All’Atletico Miniero è legato anche uno dei tabù del calcio brasiliano ‘rotto’ solamente 8 anni fa, dopo 46 anni di assoluto e mistico rispetto. Era il 1969 quando i bianconeri di Belo Horizonte inflissero una roboante sconfitta alla magica Selecao che vincerà, contro l’Italia, i mondiali del ’70. Amaury ed il leggendario Dadà Maravilha segnarono due reti per gli alvinegri mentre il gol della bandiera per il Brasile lo siglò un tale di nome Pelé. Da allora (e fino al 2005) la federazione vietò tassativamente amichevoli tra la nazionale maggiore e le squadre di club in Brasile.
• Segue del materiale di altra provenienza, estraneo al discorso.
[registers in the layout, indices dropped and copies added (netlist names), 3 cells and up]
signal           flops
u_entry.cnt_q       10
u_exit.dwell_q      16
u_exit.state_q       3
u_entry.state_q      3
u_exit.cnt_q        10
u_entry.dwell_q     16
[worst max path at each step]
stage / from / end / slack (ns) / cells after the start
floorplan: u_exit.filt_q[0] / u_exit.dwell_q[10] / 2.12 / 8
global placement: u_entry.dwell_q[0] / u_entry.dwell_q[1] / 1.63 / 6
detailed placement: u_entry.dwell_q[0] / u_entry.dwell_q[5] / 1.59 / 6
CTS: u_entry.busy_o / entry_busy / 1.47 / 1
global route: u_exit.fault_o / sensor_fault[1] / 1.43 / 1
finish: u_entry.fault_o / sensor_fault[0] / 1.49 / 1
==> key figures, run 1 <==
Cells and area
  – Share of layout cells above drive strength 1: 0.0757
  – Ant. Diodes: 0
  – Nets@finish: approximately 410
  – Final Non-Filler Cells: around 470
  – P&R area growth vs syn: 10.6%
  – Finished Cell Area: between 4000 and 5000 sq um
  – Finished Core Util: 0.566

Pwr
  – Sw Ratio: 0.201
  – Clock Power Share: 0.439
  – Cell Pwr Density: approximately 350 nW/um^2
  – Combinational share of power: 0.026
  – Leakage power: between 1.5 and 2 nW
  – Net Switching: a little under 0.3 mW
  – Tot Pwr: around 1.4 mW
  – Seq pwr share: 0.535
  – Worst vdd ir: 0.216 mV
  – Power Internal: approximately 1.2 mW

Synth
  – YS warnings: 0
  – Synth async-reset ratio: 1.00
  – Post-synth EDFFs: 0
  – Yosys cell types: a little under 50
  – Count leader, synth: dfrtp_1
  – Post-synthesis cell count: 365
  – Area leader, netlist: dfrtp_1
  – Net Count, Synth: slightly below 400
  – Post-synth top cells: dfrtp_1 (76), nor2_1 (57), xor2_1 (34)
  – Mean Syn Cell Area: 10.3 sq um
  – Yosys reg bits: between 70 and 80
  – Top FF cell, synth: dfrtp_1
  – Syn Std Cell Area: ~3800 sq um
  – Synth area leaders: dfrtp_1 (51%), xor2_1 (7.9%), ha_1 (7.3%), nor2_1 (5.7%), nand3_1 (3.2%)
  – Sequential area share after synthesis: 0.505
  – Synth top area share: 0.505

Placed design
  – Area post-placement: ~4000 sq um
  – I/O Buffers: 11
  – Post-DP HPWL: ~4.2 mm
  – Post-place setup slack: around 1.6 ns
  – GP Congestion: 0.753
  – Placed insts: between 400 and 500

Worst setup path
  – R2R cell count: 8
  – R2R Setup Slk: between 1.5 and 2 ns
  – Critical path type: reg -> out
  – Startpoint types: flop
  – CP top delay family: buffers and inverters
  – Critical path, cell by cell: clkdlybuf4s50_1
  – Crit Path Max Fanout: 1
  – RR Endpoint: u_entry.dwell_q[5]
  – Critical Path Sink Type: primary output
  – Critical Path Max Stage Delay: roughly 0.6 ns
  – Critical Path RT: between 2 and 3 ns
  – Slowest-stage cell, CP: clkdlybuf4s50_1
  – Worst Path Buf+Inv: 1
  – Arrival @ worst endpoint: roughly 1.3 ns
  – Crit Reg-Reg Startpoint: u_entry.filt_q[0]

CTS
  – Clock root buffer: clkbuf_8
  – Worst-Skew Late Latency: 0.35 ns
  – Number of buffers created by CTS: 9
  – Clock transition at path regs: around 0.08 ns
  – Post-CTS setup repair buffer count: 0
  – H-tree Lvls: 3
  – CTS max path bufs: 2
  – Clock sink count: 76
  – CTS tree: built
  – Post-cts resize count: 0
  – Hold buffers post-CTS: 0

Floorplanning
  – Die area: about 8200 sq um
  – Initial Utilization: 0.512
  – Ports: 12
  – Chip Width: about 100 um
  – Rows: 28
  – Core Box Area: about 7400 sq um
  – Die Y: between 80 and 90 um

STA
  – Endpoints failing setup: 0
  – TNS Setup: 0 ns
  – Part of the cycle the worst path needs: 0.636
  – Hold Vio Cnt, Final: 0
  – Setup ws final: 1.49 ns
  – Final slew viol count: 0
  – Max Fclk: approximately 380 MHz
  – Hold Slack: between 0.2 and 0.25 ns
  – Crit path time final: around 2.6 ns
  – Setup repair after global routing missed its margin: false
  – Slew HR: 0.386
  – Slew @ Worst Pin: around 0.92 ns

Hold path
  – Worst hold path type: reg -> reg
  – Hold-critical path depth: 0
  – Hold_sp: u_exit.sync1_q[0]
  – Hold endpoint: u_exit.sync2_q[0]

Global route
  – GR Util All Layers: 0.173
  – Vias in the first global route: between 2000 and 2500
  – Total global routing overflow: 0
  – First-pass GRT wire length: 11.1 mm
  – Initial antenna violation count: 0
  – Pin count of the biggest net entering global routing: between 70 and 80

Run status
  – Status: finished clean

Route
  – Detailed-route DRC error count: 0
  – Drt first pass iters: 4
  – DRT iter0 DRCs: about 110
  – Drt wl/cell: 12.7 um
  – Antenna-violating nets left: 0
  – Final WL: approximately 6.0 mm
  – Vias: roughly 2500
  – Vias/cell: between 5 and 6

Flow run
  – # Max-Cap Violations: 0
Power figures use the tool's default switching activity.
===== src/rtl/wifi_rx_pkg.sv =====
// Shared definitions for the WiFi UART receive peripheral.
// Register offsets, STATUS bit positions and receiver FSM encoding.
// No logic; imported by the receiver core and the bus-facing top.
package wifi_rx_pkg;

  localparam logic [3:0] ADDR_DATA   = 4'h0;
  localparam logic [3:0] ADDR_STATUS = 4'h2;
  localparam logic [3:0] ADDR_CLEAR  = 4'h4;
  localparam logic [3:0] ADDR_COUNT  = 4'h6;

  localparam int ST_NOT_EMPTY = 0;
  localparam int ST_FULL      = 1;
  localparam int ST_OVERRUN   = 2;
  localparam int ST_FRAME_ERR = 3;
  localparam int ST_BUSY      = 4;

  typedef enum logic [2:0] {
    IDLE      = 3'd0,
    START     = 3'd1,
    DATA      = 3'd2,
    STOP      = 3'd3,
    WAIT_HIGH = 3'd4
  } rx_state_t;

endpackage
**src/rtl/uart_rx_fifo_if.sv**
```systemverilog
// rtl/uart_rx_fifo_if.sv - receive-byte FIFO bus: write strobe, FWFT read side, status
interface uart_rx_fifo_if #(
    parameter int DATA_W = 8,
    parameter int DEPTH  = 16
);
    localparam int ADDR_W = $clog2(DEPTH);

    logic [DATA_W-1:0] in_data;
    logic              in_valid;
    logic [DATA_W-1:0] out_data;
    logic              out_valid;
    logic              out_ready;
    logic [ADDR_W:0]   count;
    logic              full;
    logic              empty;
    logic              overrun;
    logic              clr_overrun;

    modport master (
        output in_data, in_valid, out_ready, clr_overrun,
        input  out_data, out_valid, count, full, empty, overrun
    );

    modport slave (
        input  in_data, in_valid, out_ready, clr_overrun,
        output out_data, out_valid, count, full, empty, overrun
    );
endinterface

```
**src/rtl/uart_rx_fifo.sv**
```systemverilog
// rtl/uart_rx_fifo.sv - circular byte FIFO behind the UART receiver with sticky overrun
module uart_rx_fifo #(
    parameter int DATA_W = 8,
    parameter int DEPTH  = 16
) (
    input logic           clk,
    input logic           rst,
    uart_rx_fifo_if.slave bus
);
    localparam int              ADDR_W   = $clog2(DEPTH);
    localparam logic [ADDR_W:0] FULL_CNT = (ADDR_W + 1)'(DEPTH);
    localparam logic [ADDR_W:0] CNT_ONE  = (ADDR_W + 1)'(1);
    localparam logic [ADDR_W-1:0] PTR_ONE = ADDR_W'(1);

    logic [DATA_W-1:0] mem [DEPTH];
    logic [ADDR_W-1:0] wr_ptr;
    logic [ADDR_W-1:0] rd_ptr;
    logic [ADDR_W:0]   count_q;
    logic              overrun_q;

    logic full_w;
    logic empty_w;
    logic pop;
    logic push;
    logic drop;

    // Status comes straight from the registered occupancy, so it only moves on edges or reset.
    assign full_w  = (count_q == FULL_CNT);
    assign empty_w = (count_q == '0);

    // A pop frees a slot in the same cycle, which lets a push into a full FIFO still land.
    assign pop  = ~empty_w & bus.out_ready;
    assign push = bus.in_valid & (~full_w | pop);
    assign drop = bus.in_valid & full_w & ~pop;

    // Pointers and occupancy; pointers wrap naturally at ADDR_W bits.
    always_ff @(posedge clk or posedge rst) begin
        if (rst) begin
            wr_ptr  <= '0;
            rd_ptr  <= '0;
            count_q <= '0;
        end else begin
            if (push) begin
                wr_ptr <= wr_ptr + PTR_ONE;
            end
            if (pop) begin
                rd_ptr <= rd_ptr + PTR_ONE;
            end
            case ({push, pop})
                2'b10:   count_q <= count_q + CNT_ONE;
                2'b01:   count_q <= count_q - CNT_ONE;
                default: count_q <= count_q;
            endcase
        end
    end

    // Storage array; contents are don't-care after reset, so no reset term.
    always_ff @(posedge clk) begin
        if (push) begin
            mem[wr_ptr] <= bus.in_data;
        end
    end

    // Sticky overrun; a drop in the same cycle as a clear keeps the flag set.
    always_ff @(posedge clk or posedge rst) begin
        if (rst) begin
            overrun_q <= 1'b0;
        end else if (drop) begin
            overrun_q <= 1'b1;
        end else if (bus.clr_overrun) begin
            overrun_q <= 1'b0;
        end
    end

    // First-word-fall-through read side; data is forced to zero when nothing is held.
    assign bus.out_valid = ~empty_w;
    assign bus.out_data  = empty_w ? '0 : mem[rd_ptr];
    assign bus.count     = count_q;
    assign bus.full      = full_w;
    assign bus.empty     = empty_w;
    assign bus.overrun   = overrun_q;
endmodule

```
**src/flat_wrapper.sv**
```systemverilog
// flat-port wrapper written by rule: the top's interface ports become plain ports
module uart_rx_fifo_flat 
#(
    parameter int DATA_W = 8,
    parameter int DEPTH  = 16
)
  (clk, rst, bus_in_data, bus_in_valid, bus_out_ready, bus_clr_overrun, bus_out_data, bus_out_valid, bus_count, bus_full, bus_empty, bus_overrun);
  uart_rx_fifo_if #(.DATA_W(DATA_W), .DEPTH(DEPTH)) bus_i ();
  input logic clk;
  input logic rst;
  input wire logic [$bits(bus_i.in_data)-1:0] bus_in_data;
  input wire logic [$bits(bus_i.in_valid)-1:0] bus_in_valid;
  input wire logic [$bits(bus_i.out_ready)-1:0] bus_out_ready;
  input wire logic [$bits(bus_i.clr_overrun)-1:0] bus_clr_overrun;
  output wire logic [$bits(bus_i.out_data)-1:0] bus_out_data;
  output wire logic [$bits(bus_i.out_valid)-1:0] bus_out_valid;
  output wire logic [$bits(bus_i.count)-1:0] bus_count;
  output wire logic [$bits(bus_i.full)-1:0] bus_full;
  output wire logic [$bits(bus_i.empty)-1:0] bus_empty;
  output wire logic [$bits(bus_i.overrun)-1:0] bus_overrun;
  assign bus_i.in_data = bus_in_data;
  assign bus_i.in_valid = bus_in_valid;
  assign bus_i.out_ready = bus_out_ready;
  assign bus_i.clr_overrun = bus_clr_overrun;
  assign bus_out_data = bus_i.out_data;
  assign bus_out_valid = bus_i.out_valid;
  assign bus_count = bus_i.count;
  assign bus_full = bus_i.full;
  assign bus_empty = bus_i.empty;
  assign bus_overrun = bus_i.overrun;
  uart_rx_fifo #(.DATA_W(DATA_W), .DEPTH(DEPTH)) u_core (.clk(clk), .rst(rst), .bus(bus_i));
endmodule
```
**config.mk**
```make
export PLATFORM = sky130hd
export DESIGN_NAME = present_iter_core
export DESIGN_NICKNAME = d
export VERILOG_FILES = /design/src/rtl/present_iter_core.sv
export SDC_FILE = /design/constraint.sdc
export NUM_CORES = 1
export LEC_CHECK = 0
export CORE_ASPECT_RATIO = 1.75
export CORE_UTILIZATION = 55
export CTS_CLUSTER_SIZE = 12
export DETAILED_ROUTE_END_ITERATION = 8
export HOLD_SLACK_MARGIN = 0.02
export PLACE_DENSITY = 0.93
export SLEW_MARGIN = 20
export SYNTH_ARGS = -nofsm -noshare
export SYNTH_HDL_FRONTEND = slang
export SYNTH_SLANG_ARGS = --single-unit
export TNS_END_PERCENT = 1
```
**constraint.sdc**
```tcl
create_clock -name clk -period 4.9 [get_ports clk]
set_input_delay 0.735 -clock clk [delete_from_list [all_inputs] [get_ports clk]]
set_output_delay 0.735 -clock clk [all_outputs]
set_load 0.03 [all_outputs]
```
### src/flat_wrapper.sv
// flat-port wrapper written by rule: the top's interface ports become plain ports
module mmio_target_responder_flat 
#(
  parameter logic [31:0] BASE        = 32'h4802_2000,
  parameter int          WIN_BYTES   = 4096,
  parameter int          NUM_REGS    = 16,
  parameter int          WAIT_STATES = 2,
  parameter logic [31:0] ID_VALUE    = 32'h5541_5254
)
  (clk, RESET, dbg_state, bus_cs_n, bus_req, bus_we, bus_address, bus_wdata, bus_rdata, bus_ready, bus_err, bus_busy);
  mmio_target_responder_if bus_i ();
  input  logic clk;
  input  logic RESET;
  output logic [1:0] dbg_state;
  input wire logic [$bits(bus_i.cs_n)-1:0] bus_cs_n;
  input wire logic [$bits(bus_i.req)-1:0] bus_req;
  input wire logic [$bits(bus_i.we)-1:0] bus_we;
  input wire logic [$bits(bus_i.address)-1:0] bus_address;
  input wire logic [$bits(bus_i.wdata)-1:0] bus_wdata;
  output wire logic [$bits(bus_i.rdata)-1:0] bus_rdata;
  output wire logic [$bits(bus_i.ready)-1:0] bus_ready;
  output wire logic [$bits(bus_i.err)-1:0] bus_err;
  output wire logic [$bits(bus_i.busy)-1:0] bus_busy;
  assign bus_i.cs_n = bus_cs_n;
  assign bus_i.req = bus_req;
  assign bus_i.we = bus_we;
  assign bus_i.address = bus_address;
  assign bus_i.wdata = bus_wdata;
  assign bus_rdata = bus_i.rdata;
  assign bus_ready = bus_i.ready;
  assign bus_err = bus_i.err;
  assign bus_busy = bus_i.busy;
  mmio_target_responder #(.BASE(BASE), .WIN_BYTES(WIN_BYTES), .NUM_REGS(NUM_REGS), .WAIT_STATES(WAIT_STATES), .ID_VALUE(ID_VALUE)) u_core (.clk(clk), .RESET(RESET), .bus(bus_i), .dbg_state(dbg_state));
endmodule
Adesso la Selecao attuale rischia una nuova scoppola che se assorbita in tempo – come quella rifilata a Rivelino, Tostao e compagni – potrebbe risultare decisiva per il futuro del Brasile che scenderà in campo ai mondiali in programma proprio in patria il prossimo anno. Ronaldinho, anima e trascinatore di una squadra come l’Atletico Mineiro, dimostra per l’ennesima volta ad un calcio troppo legato a denaro, gossip e visibilità a tutti i costi che classe e talento non sono legati né al fattore anagrafico né tantomeno ai giri di sponsor e procuratori che, in Brasile come altrove, la fanno ormai da padrone.